● **Exercise directions**:
In the entries that follow, how many lines include the string "usage"? The answer is the number only.

● **Dataset excerpts**:
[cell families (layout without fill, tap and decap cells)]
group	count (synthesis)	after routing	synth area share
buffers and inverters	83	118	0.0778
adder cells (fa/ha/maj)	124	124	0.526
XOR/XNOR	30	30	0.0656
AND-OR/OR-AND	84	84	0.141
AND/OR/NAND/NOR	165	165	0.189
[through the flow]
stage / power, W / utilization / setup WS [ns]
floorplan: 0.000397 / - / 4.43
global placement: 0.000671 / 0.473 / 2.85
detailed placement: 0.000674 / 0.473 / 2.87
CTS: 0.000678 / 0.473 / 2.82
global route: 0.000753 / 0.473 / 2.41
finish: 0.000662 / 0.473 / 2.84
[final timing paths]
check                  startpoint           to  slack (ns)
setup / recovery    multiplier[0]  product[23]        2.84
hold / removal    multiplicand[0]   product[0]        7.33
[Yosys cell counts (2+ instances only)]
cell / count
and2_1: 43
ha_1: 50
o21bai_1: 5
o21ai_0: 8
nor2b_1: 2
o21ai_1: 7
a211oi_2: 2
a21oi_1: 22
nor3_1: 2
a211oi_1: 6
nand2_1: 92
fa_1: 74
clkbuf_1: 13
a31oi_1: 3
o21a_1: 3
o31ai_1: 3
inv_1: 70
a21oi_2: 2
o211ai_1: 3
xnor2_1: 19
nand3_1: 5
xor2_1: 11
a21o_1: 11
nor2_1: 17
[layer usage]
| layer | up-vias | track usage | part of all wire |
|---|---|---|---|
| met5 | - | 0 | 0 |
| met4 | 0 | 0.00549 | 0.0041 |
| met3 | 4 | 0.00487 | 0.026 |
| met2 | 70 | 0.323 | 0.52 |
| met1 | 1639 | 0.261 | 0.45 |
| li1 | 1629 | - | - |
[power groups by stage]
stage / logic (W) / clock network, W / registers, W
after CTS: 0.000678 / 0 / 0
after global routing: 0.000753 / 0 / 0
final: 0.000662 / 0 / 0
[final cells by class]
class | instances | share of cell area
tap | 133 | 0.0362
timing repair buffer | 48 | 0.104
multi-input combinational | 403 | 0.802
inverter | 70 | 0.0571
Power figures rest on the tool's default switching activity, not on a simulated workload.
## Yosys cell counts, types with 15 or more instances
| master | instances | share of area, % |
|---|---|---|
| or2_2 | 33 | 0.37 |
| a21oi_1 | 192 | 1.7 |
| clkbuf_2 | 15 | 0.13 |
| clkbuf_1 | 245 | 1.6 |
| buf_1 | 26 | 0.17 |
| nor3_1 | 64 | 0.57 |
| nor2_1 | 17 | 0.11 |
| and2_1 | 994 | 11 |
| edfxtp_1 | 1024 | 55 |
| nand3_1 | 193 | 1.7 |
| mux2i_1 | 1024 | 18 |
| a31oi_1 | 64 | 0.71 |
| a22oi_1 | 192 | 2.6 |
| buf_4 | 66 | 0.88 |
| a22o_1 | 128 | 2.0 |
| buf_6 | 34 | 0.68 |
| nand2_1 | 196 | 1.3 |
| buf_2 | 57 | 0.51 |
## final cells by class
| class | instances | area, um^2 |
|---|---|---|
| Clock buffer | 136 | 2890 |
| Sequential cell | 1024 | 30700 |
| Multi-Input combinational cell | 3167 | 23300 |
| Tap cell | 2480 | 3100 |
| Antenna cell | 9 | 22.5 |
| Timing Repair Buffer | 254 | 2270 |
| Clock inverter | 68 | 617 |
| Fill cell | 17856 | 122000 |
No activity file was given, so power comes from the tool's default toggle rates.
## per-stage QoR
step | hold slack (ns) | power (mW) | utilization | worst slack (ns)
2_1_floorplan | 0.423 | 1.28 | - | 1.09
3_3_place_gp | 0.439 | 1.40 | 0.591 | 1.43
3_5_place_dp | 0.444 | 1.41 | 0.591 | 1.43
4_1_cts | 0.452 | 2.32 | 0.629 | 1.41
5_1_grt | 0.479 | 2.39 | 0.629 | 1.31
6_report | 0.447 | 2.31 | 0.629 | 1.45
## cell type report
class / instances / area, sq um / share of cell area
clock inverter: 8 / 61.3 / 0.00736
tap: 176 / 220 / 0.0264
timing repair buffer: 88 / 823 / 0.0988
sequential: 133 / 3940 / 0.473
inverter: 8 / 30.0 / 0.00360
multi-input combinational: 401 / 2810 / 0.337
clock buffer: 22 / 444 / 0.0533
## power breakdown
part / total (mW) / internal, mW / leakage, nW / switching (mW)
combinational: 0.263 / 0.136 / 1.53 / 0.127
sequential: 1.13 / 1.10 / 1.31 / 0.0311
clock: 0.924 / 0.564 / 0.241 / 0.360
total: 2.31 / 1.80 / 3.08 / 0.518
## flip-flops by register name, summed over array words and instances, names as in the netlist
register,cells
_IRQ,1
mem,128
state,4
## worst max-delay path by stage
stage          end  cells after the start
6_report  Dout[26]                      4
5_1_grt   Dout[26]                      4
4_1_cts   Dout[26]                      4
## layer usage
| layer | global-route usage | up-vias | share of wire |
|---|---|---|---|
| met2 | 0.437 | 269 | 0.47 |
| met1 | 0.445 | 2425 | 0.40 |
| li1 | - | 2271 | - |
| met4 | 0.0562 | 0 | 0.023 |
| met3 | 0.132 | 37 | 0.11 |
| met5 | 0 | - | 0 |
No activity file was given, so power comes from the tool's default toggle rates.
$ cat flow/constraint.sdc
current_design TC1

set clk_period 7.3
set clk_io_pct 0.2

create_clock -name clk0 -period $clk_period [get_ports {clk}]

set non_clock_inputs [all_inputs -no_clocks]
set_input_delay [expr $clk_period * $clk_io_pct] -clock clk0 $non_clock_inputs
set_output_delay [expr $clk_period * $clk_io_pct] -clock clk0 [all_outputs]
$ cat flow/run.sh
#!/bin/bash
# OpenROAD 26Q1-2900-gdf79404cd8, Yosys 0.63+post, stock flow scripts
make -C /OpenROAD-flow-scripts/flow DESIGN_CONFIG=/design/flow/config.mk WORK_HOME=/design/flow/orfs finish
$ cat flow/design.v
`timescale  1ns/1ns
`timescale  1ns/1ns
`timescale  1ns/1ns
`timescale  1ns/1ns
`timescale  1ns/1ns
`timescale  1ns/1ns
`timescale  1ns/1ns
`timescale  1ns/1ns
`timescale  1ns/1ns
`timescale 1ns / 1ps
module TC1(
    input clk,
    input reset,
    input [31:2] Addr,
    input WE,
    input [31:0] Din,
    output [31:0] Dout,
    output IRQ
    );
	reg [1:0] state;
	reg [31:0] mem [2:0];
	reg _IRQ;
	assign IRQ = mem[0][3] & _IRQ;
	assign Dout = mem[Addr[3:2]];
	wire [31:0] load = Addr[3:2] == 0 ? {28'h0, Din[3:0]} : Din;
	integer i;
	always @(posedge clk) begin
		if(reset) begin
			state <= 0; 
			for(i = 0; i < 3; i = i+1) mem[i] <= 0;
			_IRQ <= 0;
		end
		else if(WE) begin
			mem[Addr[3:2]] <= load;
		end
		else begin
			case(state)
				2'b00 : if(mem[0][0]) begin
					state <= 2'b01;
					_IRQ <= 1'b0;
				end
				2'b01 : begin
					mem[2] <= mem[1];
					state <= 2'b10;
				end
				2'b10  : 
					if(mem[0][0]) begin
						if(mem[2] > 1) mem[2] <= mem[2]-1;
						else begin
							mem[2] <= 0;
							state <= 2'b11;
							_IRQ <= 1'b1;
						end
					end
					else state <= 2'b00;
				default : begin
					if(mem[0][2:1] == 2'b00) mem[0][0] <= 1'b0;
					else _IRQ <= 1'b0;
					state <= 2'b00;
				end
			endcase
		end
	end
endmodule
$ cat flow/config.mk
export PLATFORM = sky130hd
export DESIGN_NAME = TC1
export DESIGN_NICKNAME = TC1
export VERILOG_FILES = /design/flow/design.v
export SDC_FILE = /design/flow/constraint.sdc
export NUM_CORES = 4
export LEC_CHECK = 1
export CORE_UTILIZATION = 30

● **Task answer**:
4